In patients with lung disease, pulmonary function should be optimized prior to and during surgery; for instance, patients may be permitted to bring their inhalers into the operating room. Patients with lung disease may be prone to coughing, which can damage ocular structures during surgery and threaten wound security. Medication can be used to control coughing, and the patient can be advised to tell the surgeon of any need to cough. With small-incision surgery, the risk of such intraoperative complications can be reduced and wound security enhanced. Patients with chronic obstructive pulmonary disease (COPD), bronchitis, congestive heart failure, or obesity may benefit from being placed in the reverse Trendelenburg position to reduce venous congestion in the head and neck and lessen the risk of vitreous loss and choroidal hemorrhage.

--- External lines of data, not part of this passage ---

===== src/rtl/sipo_deser.sv =====
// sipo_deser: framed serial-to-parallel deserializer; parity checking enabled by SIPO_DESER_PARITY_EN
module sipo_deser
    import sipo_deser_pkg::*;
#(
    parameter int WIDTH     = 4,
    parameter bit MSB_FIRST = 1
) (
    input  logic             clk,
    input  logic             reset,
    input  logic             sin,
    input  logic             sin_valid,
    input  logic             frame_start,
    output logic [WIDTH-1:0] data_out,
    output logic             load,
    output logic             busy,
    output logic             framing_err,
    output logic             parity_err
);

    localparam int CW = $clog2(WIDTH + 1);
    localparam logic [CW-1:0] LAST = CW'(WIDTH - 1);

    if (WIDTH < WIDTH_MIN || WIDTH > WIDTH_MAX) begin : g_bad_width
        $error("sipo_deser: WIDTH out of range");
    end

    state_t           state, state_n;
    logic [CW-1:0]    cnt, cnt_n;
    logic             clear, shift_en, load_n, ferr_n;
    logic [WIDTH-1:0] q, q_next;
`ifdef SIPO_DESER_PARITY_EN
    logic             perr_n;
`endif

    sipo_shift_reg #(.WIDTH(WIDTH), .MSB_FIRST(MSB_FIRST)) u_shift (
        .clk     (clk),
        .reset   (reset),
        .clear   (clear),
        .shift_en(shift_en),
        .sin     (sin),
        .q       (q),
        .q_next  (q_next)
    );

    // frame sequencing: accept, restart, complete and (optionally) parity-check
    always_comb begin
        state_n  = state;
        cnt_n    = cnt;
        clear    = 1'b0;
        shift_en = 1'b0;
        load_n   = 1'b0;
        ferr_n   = 1'b0;
`ifdef SIPO_DESER_PARITY_EN
        perr_n   = 1'b0;
`endif
        if (sin_valid) begin
            case (state)
                IDLE: if (frame_start) begin
                    clear    = 1'b1;
                    shift_en = 1'b1;
                    cnt_n    = CW'(1);
                    state_n  = SHIFT;
                end
                SHIFT: begin
                    shift_en = 1'b1;
                    if (frame_start) begin
                        clear  = 1'b1;
                        ferr_n = 1'b1;
                        cnt_n  = CW'(1);
                    end else if (cnt == LAST) begin
                        cnt_n   = '0;
`ifdef SIPO_DESER_PARITY_EN
                        state_n = PARITY;
`else
                        load_n  = 1'b1;
                        state_n = IDLE;
`endif
                    end else begin
                        cnt_n = cnt + CW'(1);
                    end
                end
`ifdef SIPO_DESER_PARITY_EN
                PARITY: if (frame_start) begin
                    clear    = 1'b1;
                    shift_en = 1'b1;
                    ferr_n   = 1'b1;
                    cnt_n    = CW'(1);
                    state_n  = SHIFT;
                end else begin
                    perr_n  = xor_reduce((WIDTH_MAX + 1)'({q, sin}));
                    load_n  = ~perr_n;
                    state_n = IDLE;
                end
`endif
                default: state_n = IDLE;
            endcase
        end
    end

    // state and bit counter
    always_ff @(posedge clk) begin
        if (reset) begin
            state <= IDLE;
            cnt   <= '0;
        end else begin
            state <= state_n;
            cnt   <= cnt_n;
        end
    end

    // output word and one-cycle strobes; q_next equals the finished word whenever load_n is set
    always_ff @(posedge clk) begin
        if (reset) begin
            data_out    <= '0;
            load        <= 1'b0;
            framing_err <= 1'b0;
        end else begin
            load        <= load_n;
            framing_err <= ferr_n;
            if (load_n) data_out <= q_next;
        end
    end

`ifdef SIPO_DESER_PARITY_EN
    // parity error strobe
    always_ff @(posedge clk) begin
        parity_err <= reset ? 1'b0 : perr_n;
    end
`else
    assign parity_err = 1'b0;
`endif

    assign busy = (state != IDLE);

endmodule


===== config.mk =====
export PLATFORM = sky130hd
export DESIGN_NAME = sipo_deser
export DESIGN_NICKNAME = d
export VERILOG_FILES = /design/src/rtl/sipo_deser_pkg.sv /design/src/rtl/sipo_shift_reg.sv /design/src/rtl/sipo_deser.sv
export SDC_FILE = /design/constraint.sdc
export NUM_CORES = 1
export LEC_CHECK = 0
export ABC_AREA = 1
export CORE_AREA = 3 3 40 42
export CTS_CLUSTER_SIZE = 24
export DETAILED_ROUTE_END_ITERATION = 10
export DIE_AREA = 0 0 43 45
export PLACE_DENSITY_LB_ADDON = 0.08
export SYNTH_ARGS = -nofsm -noshare
export SYNTH_HDL_FRONTEND = slang
export SYNTH_SLANG_ARGS = --single-unit

===== constraint.sdc =====
create_clock -name clk -period 1.4 [get_ports clk]
set_input_delay 0.28 -clock clk [delete_from_list [all_inputs] [get_ports clk]]
set_output_delay 0.28 -clock clk [all_outputs]
set_load 0.03 [all_outputs]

Patients with severe arthritis may have difficulty lying comfortably during surgery. The surgical table can be adjusted, and pillows can be added to provide comfort without interfering with surgical access to the eye. Patients with ankylosing spondylitis and cervical immobility present an extreme challenge in surgical positioning (Fig 12-1); if no systemic medical contraindications exist and if adequate access cannot be attained otherwise, general anesthesia can be considered.

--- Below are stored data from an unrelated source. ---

==> src/rtl/fetch_pkg.sv <==
// rtl/fetch_pkg.sv - shared constants and entry type for the instruction fetch queue
package fetch_pkg;

  localparam int XLEN     = 32;
  localparam int FQ_DEPTH = 8;

  // addi x0, x0, 0 : what decode sees when the queue has nothing to issue
  localparam logic [XLEN-1:0] NOP_INSTR = 32'h00000013;

  typedef struct packed {
    logic [XLEN-1:0] instr;
    logic [XLEN-1:0] pc;
  } fq_entry_t;

endpackage

==> src/rtl/fq_storage.sv <==
// rtl/fq_storage.sv - fetch queue entry array, two write ports, one async read port
module fq_storage
  import fetch_pkg::*;
#(
  parameter  int DEPTH = FQ_DEPTH,
  localparam int AW    = $clog2(DEPTH)
) (
  input  logic            clk,
  input  logic            i_we0,
  input  logic [AW-1:0]   i_wa0,
  input  fq_entry_t       i_wd0,
  input  logic            i_we1,
  input  logic [AW-1:0]   i_wa1,
  input  fq_entry_t       i_wd1,
  input  logic [AW-1:0]   i_ra,
  output fq_entry_t       o_rd
);

  // Contents are qualified by the pointers/count in the parent, so no reset here.
  fq_entry_t r_mem [DEPTH];

  // Both slots of a fetch group land in the same cycle; addresses never collide
  // because the parent always drives i_wa1 = i_wa0 + 1.
  always_ff @(posedge clk) begin
    if (i_we0) r_mem[i_wa0] <= i_wd0;
    if (i_we1) r_mem[i_wa1] <= i_wd1;
  end

  assign o_rd = r_mem[i_ra];

endmodule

Patients with prostate conditions and those with hypertension may be on α-antagonist medication. The surgeon may encounter intraoperative floppy iris syndrome (IFIS) in these patients. Although no benefit has been shown for discontinuing the medication prior to surgery, special caution is warranted, and surgical modifications may be indicated (eg, intracameral lidocaine with epinephrine or pupillary expansion devices). For further discussion of ocular surgery in patients with systemic disease, see BCSC Section 1, Update on General Medicine.
Figure 12-1 Inflammatory systemic disease. Individuals with ankylosing spondylitis, such as the patient shown in these photos, often have cervical immobility. Evaluating patients in the office examination chair allows the surgeon to anticipate accommodations necessary for carrying out surgery safely and comfortably for both patient and surgeon in the operating room. This patient requires adjustment of the headrest to provide adequate support of his head and neck.